### WHAT IS EXPECTED
Return only that part of the material below which starts with the line containing "worstPathMaxFanout 10 \" and goes on through the line containing "min_period_ns 2.16 \", restated exactly.

### EXERCISE MATERIALS
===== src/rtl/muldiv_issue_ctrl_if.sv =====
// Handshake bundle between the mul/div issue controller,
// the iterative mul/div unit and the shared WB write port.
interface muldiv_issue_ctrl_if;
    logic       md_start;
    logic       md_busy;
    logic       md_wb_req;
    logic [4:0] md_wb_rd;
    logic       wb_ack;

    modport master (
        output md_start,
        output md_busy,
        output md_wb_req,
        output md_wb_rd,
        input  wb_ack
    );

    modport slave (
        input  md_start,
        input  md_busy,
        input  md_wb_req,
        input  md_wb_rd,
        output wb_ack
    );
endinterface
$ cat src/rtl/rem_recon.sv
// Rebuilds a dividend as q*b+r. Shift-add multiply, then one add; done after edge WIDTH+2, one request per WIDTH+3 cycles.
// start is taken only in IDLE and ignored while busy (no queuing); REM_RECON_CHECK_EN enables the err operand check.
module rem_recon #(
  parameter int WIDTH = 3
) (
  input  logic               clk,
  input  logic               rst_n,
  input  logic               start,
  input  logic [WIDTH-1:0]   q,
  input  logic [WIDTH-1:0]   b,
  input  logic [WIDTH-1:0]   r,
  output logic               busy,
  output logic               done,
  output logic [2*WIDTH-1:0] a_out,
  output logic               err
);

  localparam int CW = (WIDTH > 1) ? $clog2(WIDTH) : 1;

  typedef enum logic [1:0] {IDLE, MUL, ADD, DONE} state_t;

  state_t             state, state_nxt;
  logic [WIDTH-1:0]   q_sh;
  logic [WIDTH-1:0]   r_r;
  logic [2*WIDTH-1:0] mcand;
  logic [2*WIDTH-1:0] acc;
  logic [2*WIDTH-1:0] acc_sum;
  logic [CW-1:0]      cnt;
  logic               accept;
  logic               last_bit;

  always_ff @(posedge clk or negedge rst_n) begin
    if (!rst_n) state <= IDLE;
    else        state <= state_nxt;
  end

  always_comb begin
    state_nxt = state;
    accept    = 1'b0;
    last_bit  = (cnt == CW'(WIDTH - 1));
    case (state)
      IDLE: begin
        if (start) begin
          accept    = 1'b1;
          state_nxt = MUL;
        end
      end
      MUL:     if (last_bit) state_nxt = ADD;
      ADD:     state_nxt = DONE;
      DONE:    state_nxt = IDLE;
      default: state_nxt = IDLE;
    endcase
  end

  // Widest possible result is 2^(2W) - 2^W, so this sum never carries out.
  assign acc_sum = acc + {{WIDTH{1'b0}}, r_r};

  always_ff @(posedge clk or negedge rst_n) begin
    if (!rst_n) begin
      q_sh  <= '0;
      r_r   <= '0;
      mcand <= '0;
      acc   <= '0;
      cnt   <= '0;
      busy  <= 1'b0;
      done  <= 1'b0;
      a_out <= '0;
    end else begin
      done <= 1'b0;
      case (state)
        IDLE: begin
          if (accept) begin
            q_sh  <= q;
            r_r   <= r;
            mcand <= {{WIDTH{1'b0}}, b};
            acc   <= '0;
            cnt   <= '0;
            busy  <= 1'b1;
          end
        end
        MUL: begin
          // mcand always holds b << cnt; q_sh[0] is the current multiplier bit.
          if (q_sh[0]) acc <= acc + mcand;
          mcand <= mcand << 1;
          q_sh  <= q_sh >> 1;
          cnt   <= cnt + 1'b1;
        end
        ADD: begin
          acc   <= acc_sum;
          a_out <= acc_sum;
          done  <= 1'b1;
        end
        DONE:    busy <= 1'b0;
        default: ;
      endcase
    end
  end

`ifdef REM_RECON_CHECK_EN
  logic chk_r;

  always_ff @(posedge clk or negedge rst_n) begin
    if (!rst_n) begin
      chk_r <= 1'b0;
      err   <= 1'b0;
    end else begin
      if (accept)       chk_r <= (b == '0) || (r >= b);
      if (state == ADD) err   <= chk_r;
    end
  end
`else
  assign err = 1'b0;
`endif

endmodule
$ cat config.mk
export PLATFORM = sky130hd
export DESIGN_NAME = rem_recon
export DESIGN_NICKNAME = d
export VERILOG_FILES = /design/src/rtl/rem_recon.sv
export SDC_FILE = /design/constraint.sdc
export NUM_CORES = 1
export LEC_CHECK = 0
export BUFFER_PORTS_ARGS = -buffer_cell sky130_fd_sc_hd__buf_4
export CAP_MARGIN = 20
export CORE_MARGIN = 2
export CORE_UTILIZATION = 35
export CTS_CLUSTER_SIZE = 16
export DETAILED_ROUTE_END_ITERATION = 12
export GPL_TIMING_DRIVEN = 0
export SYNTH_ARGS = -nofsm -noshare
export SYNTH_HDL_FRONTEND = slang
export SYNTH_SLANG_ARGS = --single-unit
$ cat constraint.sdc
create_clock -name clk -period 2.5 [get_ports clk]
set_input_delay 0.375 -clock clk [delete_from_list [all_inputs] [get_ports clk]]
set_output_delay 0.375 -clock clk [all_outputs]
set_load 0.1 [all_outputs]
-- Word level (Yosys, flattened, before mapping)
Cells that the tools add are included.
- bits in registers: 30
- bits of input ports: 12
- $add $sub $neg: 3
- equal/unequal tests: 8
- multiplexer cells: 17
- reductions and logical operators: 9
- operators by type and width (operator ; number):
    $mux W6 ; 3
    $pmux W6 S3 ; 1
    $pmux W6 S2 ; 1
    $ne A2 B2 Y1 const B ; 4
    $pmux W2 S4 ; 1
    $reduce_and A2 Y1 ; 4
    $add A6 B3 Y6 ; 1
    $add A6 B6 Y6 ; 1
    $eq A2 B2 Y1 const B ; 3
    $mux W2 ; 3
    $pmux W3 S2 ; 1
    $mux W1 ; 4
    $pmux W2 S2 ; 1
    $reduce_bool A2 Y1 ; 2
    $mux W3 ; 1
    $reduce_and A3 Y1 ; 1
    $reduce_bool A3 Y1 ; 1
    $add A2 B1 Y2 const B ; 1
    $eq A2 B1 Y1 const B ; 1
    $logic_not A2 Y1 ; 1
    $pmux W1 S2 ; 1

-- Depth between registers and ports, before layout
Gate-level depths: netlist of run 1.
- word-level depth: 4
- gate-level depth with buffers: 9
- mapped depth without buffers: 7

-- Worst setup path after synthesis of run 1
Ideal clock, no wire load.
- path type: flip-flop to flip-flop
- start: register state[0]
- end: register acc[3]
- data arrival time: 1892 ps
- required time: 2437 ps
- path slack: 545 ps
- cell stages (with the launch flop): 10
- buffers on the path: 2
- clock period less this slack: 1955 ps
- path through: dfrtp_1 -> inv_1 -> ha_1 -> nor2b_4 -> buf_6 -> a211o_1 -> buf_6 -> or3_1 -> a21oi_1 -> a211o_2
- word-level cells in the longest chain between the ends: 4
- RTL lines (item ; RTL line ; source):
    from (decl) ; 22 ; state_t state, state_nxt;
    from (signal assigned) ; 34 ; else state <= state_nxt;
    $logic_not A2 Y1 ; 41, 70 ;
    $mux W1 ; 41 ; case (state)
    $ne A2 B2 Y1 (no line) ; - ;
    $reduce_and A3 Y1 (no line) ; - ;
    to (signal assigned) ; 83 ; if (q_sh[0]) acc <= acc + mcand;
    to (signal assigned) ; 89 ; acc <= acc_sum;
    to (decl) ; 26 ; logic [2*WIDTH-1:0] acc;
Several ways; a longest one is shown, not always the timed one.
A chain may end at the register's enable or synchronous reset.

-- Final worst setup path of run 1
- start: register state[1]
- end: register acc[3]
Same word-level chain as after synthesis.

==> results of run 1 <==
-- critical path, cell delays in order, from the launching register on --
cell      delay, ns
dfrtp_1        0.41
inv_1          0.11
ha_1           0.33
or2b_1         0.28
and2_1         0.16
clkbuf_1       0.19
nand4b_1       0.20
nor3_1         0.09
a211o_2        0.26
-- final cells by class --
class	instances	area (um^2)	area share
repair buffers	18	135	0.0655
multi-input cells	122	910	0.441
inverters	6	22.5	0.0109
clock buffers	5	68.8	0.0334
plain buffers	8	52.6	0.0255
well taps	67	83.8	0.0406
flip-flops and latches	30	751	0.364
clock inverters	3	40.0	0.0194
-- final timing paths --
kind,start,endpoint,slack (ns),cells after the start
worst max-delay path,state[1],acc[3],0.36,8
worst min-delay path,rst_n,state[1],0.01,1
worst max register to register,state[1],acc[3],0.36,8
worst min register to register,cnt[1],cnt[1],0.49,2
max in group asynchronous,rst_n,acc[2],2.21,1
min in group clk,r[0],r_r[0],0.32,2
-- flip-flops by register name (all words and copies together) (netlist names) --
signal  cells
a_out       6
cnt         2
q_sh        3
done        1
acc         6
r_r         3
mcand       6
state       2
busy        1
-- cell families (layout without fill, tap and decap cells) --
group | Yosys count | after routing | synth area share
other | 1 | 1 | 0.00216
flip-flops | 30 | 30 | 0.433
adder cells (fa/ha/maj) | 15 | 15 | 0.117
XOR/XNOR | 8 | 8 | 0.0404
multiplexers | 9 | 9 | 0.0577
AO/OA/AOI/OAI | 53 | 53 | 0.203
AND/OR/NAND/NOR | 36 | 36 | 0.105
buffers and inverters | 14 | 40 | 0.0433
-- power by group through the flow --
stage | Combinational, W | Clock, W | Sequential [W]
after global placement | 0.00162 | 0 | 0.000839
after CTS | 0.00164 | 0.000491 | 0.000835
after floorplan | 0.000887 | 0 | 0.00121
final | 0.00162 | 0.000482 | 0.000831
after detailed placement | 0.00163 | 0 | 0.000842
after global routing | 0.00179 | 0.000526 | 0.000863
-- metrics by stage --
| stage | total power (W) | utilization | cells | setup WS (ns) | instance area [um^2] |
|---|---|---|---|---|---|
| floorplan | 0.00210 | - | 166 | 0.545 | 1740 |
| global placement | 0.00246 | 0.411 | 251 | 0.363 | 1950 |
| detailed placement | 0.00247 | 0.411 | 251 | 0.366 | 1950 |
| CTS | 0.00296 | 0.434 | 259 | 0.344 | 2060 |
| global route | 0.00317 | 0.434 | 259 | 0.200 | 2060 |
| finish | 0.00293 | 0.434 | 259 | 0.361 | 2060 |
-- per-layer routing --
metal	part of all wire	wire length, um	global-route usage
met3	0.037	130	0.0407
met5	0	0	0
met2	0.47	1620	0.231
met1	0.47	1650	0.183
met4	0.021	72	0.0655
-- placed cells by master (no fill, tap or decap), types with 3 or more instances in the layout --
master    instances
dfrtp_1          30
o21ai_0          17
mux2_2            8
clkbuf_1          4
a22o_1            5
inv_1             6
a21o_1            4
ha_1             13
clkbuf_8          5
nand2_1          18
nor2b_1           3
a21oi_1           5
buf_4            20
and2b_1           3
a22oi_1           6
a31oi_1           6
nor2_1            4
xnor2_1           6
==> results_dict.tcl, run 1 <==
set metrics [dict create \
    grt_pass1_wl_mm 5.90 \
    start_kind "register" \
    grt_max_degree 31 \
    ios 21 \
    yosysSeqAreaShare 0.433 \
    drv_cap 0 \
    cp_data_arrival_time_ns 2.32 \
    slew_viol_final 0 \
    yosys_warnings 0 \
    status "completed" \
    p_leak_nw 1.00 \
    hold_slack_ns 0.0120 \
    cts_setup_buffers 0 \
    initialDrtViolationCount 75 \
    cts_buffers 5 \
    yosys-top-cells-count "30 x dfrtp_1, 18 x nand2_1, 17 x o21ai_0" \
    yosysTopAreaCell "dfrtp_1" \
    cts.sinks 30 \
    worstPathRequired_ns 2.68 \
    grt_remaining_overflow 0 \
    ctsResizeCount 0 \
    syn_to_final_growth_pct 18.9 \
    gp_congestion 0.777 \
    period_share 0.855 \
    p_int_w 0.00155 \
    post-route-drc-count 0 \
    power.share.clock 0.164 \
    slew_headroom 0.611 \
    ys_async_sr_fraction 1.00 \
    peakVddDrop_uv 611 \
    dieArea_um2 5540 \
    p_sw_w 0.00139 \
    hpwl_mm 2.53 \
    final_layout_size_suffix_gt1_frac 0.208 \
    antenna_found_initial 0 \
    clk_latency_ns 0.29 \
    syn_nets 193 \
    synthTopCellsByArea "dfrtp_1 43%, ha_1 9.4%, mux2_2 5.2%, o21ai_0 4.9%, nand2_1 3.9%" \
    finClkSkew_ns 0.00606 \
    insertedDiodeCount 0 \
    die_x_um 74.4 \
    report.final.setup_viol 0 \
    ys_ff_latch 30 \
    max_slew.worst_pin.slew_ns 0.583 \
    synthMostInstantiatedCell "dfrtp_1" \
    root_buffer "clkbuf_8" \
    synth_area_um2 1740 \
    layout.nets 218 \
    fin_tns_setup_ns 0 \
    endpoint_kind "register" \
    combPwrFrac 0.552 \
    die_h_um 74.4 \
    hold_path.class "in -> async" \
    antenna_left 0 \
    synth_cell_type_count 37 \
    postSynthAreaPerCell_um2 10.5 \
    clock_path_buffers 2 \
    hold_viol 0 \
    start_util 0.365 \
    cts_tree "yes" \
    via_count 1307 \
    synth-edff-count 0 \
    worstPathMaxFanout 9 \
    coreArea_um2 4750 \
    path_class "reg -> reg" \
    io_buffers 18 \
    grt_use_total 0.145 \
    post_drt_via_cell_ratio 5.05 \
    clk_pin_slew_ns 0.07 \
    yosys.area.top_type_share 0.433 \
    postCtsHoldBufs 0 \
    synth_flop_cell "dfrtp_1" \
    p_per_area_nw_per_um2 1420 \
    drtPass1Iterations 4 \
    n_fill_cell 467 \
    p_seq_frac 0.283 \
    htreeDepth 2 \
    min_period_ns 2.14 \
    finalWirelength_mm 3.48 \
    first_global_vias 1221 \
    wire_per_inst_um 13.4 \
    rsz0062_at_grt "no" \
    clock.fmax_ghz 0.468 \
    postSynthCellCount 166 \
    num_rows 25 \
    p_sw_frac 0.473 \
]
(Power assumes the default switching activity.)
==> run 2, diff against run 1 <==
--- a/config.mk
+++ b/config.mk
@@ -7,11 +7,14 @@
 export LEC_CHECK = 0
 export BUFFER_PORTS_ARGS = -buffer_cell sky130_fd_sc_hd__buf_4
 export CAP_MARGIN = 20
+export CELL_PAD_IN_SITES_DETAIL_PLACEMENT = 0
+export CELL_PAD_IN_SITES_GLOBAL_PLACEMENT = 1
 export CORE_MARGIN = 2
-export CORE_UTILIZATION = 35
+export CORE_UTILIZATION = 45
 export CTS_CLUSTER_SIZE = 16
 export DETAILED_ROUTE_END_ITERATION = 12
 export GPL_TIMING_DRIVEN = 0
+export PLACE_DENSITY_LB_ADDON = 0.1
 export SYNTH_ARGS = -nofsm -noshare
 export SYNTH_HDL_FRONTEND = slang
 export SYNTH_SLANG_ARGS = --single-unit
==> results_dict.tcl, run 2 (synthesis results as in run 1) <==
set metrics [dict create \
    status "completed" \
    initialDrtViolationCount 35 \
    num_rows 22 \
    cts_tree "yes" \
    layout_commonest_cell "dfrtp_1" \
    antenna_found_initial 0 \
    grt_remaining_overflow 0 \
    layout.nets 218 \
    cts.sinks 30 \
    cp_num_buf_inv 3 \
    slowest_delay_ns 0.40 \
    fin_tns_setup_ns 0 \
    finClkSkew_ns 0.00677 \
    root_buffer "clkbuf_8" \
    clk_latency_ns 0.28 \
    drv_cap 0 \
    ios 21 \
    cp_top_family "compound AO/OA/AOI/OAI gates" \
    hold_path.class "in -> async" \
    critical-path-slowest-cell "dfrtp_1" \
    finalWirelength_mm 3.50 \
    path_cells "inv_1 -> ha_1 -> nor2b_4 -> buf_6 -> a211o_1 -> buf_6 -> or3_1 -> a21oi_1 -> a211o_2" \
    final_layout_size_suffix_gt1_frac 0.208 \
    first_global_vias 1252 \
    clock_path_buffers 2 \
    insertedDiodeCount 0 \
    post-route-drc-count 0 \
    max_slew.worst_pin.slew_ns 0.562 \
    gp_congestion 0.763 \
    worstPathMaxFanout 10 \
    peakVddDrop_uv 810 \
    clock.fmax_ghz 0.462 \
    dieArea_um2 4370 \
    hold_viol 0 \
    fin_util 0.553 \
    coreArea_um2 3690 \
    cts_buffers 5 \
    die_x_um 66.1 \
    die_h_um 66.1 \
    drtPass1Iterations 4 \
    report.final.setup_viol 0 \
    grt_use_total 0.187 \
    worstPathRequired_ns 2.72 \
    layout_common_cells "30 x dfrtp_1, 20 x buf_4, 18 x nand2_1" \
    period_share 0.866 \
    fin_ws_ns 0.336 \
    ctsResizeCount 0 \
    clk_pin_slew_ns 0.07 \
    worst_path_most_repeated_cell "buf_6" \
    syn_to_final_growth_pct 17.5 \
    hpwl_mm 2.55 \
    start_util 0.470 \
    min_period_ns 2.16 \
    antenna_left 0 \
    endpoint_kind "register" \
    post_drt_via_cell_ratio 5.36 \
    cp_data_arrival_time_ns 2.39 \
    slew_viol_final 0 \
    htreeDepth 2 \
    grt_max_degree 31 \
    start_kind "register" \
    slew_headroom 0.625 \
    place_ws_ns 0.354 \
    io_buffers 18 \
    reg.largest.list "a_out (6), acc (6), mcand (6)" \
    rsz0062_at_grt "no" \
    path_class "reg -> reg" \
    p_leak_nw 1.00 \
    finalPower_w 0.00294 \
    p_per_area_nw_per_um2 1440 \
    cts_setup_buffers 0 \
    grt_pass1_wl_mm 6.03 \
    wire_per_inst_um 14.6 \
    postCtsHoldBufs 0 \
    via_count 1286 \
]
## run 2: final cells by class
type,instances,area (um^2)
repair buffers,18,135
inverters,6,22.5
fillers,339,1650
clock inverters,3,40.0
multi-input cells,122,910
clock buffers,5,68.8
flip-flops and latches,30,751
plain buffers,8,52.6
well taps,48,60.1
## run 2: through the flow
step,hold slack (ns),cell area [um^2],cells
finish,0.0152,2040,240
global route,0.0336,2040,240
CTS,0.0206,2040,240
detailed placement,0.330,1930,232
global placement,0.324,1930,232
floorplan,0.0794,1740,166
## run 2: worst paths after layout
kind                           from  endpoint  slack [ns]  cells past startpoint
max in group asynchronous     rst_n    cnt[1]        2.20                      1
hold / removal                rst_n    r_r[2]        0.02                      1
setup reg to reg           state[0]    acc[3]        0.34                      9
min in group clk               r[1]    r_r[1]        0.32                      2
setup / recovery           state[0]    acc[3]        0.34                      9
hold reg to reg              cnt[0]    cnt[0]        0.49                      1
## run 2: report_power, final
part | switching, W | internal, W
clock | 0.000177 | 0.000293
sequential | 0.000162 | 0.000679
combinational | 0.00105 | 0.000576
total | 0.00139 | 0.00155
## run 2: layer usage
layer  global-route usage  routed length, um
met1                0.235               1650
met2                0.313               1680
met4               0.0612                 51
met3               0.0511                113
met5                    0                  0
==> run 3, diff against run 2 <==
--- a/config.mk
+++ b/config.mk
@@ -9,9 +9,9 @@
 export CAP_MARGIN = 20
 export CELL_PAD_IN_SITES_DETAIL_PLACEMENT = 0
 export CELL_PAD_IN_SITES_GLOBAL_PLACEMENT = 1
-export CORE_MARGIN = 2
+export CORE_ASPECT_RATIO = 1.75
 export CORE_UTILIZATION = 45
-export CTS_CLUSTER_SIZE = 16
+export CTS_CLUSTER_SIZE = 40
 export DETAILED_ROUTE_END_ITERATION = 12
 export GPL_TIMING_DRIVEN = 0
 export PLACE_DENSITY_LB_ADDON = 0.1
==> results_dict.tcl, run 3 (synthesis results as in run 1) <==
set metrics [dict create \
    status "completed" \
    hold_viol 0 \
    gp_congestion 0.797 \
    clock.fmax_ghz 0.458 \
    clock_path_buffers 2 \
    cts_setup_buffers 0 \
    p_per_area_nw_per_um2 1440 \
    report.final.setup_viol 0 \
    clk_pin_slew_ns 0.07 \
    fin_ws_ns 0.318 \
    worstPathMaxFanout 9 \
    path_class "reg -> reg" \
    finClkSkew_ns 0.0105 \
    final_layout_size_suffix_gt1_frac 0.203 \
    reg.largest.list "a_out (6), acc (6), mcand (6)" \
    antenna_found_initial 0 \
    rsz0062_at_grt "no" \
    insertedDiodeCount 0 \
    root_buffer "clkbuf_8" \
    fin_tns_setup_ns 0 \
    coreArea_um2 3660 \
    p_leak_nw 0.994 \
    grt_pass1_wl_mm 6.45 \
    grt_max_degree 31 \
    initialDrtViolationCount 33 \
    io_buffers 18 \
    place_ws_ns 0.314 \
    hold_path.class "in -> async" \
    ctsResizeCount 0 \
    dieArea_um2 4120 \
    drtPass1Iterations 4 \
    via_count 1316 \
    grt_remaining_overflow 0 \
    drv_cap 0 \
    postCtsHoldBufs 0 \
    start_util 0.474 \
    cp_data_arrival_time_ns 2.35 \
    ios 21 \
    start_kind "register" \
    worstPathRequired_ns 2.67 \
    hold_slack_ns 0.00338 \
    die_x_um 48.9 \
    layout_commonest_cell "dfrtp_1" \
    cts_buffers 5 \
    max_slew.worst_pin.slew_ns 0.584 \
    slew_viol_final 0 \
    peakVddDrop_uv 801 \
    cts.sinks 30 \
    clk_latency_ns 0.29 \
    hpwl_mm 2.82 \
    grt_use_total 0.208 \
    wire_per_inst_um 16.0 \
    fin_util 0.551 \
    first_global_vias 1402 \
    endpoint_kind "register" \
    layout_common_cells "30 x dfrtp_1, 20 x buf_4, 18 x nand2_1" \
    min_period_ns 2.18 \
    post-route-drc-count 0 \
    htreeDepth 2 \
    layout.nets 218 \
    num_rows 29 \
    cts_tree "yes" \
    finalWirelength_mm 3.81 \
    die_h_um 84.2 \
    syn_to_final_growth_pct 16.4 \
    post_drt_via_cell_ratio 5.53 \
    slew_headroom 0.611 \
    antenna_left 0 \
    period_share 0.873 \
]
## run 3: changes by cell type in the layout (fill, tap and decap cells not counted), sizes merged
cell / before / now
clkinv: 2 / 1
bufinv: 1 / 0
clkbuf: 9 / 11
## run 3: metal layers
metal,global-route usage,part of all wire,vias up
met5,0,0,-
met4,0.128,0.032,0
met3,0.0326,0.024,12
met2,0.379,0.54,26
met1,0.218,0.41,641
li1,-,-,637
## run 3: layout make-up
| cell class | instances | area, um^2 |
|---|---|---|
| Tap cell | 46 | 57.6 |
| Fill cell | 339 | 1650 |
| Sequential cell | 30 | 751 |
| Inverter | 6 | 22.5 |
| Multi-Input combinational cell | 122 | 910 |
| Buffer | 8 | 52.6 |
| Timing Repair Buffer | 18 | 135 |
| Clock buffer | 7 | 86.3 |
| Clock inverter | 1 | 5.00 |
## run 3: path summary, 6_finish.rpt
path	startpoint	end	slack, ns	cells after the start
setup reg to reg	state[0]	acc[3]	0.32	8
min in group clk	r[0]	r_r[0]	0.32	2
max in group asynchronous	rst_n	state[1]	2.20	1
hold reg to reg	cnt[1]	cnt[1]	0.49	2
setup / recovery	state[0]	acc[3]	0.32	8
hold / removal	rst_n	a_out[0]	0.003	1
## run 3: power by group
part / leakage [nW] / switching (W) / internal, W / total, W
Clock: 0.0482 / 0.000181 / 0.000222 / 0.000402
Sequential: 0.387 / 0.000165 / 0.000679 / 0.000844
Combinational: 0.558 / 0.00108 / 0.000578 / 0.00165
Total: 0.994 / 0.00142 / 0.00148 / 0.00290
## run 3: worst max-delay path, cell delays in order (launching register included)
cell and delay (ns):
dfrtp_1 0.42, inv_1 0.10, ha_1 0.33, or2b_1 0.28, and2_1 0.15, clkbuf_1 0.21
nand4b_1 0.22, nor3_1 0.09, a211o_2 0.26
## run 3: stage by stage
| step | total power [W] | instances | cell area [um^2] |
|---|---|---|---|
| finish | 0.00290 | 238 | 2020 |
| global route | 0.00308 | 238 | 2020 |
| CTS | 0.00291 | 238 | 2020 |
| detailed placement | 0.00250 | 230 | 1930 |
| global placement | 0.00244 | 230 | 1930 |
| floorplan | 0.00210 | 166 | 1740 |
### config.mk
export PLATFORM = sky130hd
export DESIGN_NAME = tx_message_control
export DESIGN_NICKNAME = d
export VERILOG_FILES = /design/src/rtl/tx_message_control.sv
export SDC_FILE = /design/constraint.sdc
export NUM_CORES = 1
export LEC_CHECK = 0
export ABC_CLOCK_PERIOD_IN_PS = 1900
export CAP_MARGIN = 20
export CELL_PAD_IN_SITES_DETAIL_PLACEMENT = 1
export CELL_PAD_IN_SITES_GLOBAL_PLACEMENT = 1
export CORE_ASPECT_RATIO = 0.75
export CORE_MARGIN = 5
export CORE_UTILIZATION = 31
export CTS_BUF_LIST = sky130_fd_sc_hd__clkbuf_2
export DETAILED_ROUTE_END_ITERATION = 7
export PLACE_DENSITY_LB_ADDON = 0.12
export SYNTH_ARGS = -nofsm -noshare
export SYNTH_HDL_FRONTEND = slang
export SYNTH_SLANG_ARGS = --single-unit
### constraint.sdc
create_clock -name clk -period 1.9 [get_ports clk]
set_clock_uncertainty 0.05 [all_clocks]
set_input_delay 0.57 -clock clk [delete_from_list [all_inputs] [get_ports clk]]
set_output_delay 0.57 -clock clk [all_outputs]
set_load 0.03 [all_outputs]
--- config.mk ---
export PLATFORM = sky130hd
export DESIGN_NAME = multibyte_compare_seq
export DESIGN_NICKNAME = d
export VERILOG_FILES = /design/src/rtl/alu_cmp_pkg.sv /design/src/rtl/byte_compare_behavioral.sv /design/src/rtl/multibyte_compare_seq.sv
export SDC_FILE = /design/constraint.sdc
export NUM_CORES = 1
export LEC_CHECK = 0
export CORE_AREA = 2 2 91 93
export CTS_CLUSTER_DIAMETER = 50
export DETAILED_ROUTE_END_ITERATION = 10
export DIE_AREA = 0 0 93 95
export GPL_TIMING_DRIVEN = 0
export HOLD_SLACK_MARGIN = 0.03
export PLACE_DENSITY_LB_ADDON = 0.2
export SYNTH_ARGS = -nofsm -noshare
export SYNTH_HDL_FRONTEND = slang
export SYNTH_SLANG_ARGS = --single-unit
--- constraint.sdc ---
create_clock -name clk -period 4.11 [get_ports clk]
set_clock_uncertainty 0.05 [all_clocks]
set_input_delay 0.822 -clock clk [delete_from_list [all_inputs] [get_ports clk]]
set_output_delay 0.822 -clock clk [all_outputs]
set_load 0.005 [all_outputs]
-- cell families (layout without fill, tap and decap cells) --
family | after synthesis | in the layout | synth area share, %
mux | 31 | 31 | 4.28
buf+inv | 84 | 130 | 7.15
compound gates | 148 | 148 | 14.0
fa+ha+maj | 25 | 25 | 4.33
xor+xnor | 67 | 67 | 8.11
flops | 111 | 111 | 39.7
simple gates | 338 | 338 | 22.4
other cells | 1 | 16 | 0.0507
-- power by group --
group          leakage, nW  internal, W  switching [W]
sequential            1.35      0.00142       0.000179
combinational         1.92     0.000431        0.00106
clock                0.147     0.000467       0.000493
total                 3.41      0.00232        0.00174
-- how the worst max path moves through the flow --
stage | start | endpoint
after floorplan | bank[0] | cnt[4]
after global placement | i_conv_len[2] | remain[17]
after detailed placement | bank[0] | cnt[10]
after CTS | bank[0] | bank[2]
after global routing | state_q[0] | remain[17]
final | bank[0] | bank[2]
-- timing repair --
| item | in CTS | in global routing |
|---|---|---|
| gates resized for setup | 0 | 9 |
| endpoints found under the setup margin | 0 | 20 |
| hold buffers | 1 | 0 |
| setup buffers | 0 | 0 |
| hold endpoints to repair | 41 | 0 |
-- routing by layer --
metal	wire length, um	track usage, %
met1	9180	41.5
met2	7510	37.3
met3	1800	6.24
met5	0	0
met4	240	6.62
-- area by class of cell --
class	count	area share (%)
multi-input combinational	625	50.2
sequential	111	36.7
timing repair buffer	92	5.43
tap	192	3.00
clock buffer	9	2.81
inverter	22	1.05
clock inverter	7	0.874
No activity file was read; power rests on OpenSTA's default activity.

### YOUR SOLUTION
    worstPathMaxFanout 10 \
    peakVddDrop_uv 810 \
    clock.fmax_ghz 0.462 \
    dieArea_um2 4370 \
    hold_viol 0 \
    fin_util 0.553 \
    coreArea_um2 3690 \
    cts_buffers 5 \
    die_x_um 66.1 \
    die_h_um 66.1 \
    drtPass1Iterations 4 \
    report.final.setup_viol 0 \
    grt_use_total 0.187 \
    worstPathRequired_ns 2.72 \
    layout_common_cells "30 x dfrtp_1, 20 x buf_4, 18 x nand2_1" \
    period_share 0.866 \
    fin_ws_ns 0.336 \
    ctsResizeCount 0 \
    clk_pin_slew_ns 0.07 \
    worst_path_most_repeated_cell "buf_6" \
    syn_to_final_growth_pct 17.5 \
    hpwl_mm 2.55 \
    start_util 0.470 \
    min_period_ns 2.16 \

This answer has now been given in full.